---- MATERIAL FOR THIS EXERCISE
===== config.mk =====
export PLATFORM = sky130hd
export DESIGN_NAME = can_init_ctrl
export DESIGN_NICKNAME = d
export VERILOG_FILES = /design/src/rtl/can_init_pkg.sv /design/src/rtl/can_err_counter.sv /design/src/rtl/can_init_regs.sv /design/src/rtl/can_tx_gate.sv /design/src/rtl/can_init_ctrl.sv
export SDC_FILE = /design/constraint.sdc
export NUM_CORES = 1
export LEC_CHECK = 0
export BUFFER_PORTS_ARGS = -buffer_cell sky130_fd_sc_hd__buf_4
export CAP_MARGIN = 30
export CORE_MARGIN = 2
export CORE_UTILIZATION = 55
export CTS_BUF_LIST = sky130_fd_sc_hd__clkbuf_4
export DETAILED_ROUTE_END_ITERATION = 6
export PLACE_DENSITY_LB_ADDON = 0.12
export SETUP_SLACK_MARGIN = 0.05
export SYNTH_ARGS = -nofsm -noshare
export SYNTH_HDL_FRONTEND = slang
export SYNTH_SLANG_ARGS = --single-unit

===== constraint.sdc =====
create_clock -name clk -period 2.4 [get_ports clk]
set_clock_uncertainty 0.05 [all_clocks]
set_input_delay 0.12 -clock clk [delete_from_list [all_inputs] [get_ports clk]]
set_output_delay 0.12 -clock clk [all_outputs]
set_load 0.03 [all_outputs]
--------
[PROMPT] A verbatim copy of every record is what you should return.

[YOUR SOLUTION]
===== config.mk =====
export PLATFORM = sky130hd
export DESIGN_NAME = can_init_ctrl
export DESIGN_NICKNAME = d
export VERILOG_FILES = /design/src/rtl/can_init_pkg.sv /design/src/rtl/can_err_counter.sv /design/src/rtl/can_init_regs.sv /design/src/rtl/can_tx_gate.sv /design/src/rtl/can_init_ctrl.sv
export SDC_FILE = /design/constraint.sdc
export NUM_CORES = 1
export LEC_CHECK = 0
export BUFFER_PORTS_ARGS = -buffer_cell sky130_fd_sc_hd__buf_4
export CAP_MARGIN = 30
export CORE_MARGIN = 2
export CORE_UTILIZATION = 55
export CTS_BUF_LIST = sky130_fd_sc_hd__clkbuf_4
export DETAILED_ROUTE_END_ITERATION = 6
export PLACE_DENSITY_LB_ADDON = 0.12
export SETUP_SLACK_MARGIN = 0.05
export SYNTH_ARGS = -nofsm -noshare
export SYNTH_HDL_FRONTEND = slang
export SYNTH_SLANG_ARGS = --single-unit

===== constraint.sdc =====
create_clock -name clk -period 2.4 [get_ports clk]
set_clock_uncertainty 0.05 [all_clocks]
set_input_delay 0.12 -clock clk [delete_from_list [all_inputs] [get_ports clk]]
set_output_delay 0.12 -clock clk [all_outputs]
set_load 0.03 [all_outputs]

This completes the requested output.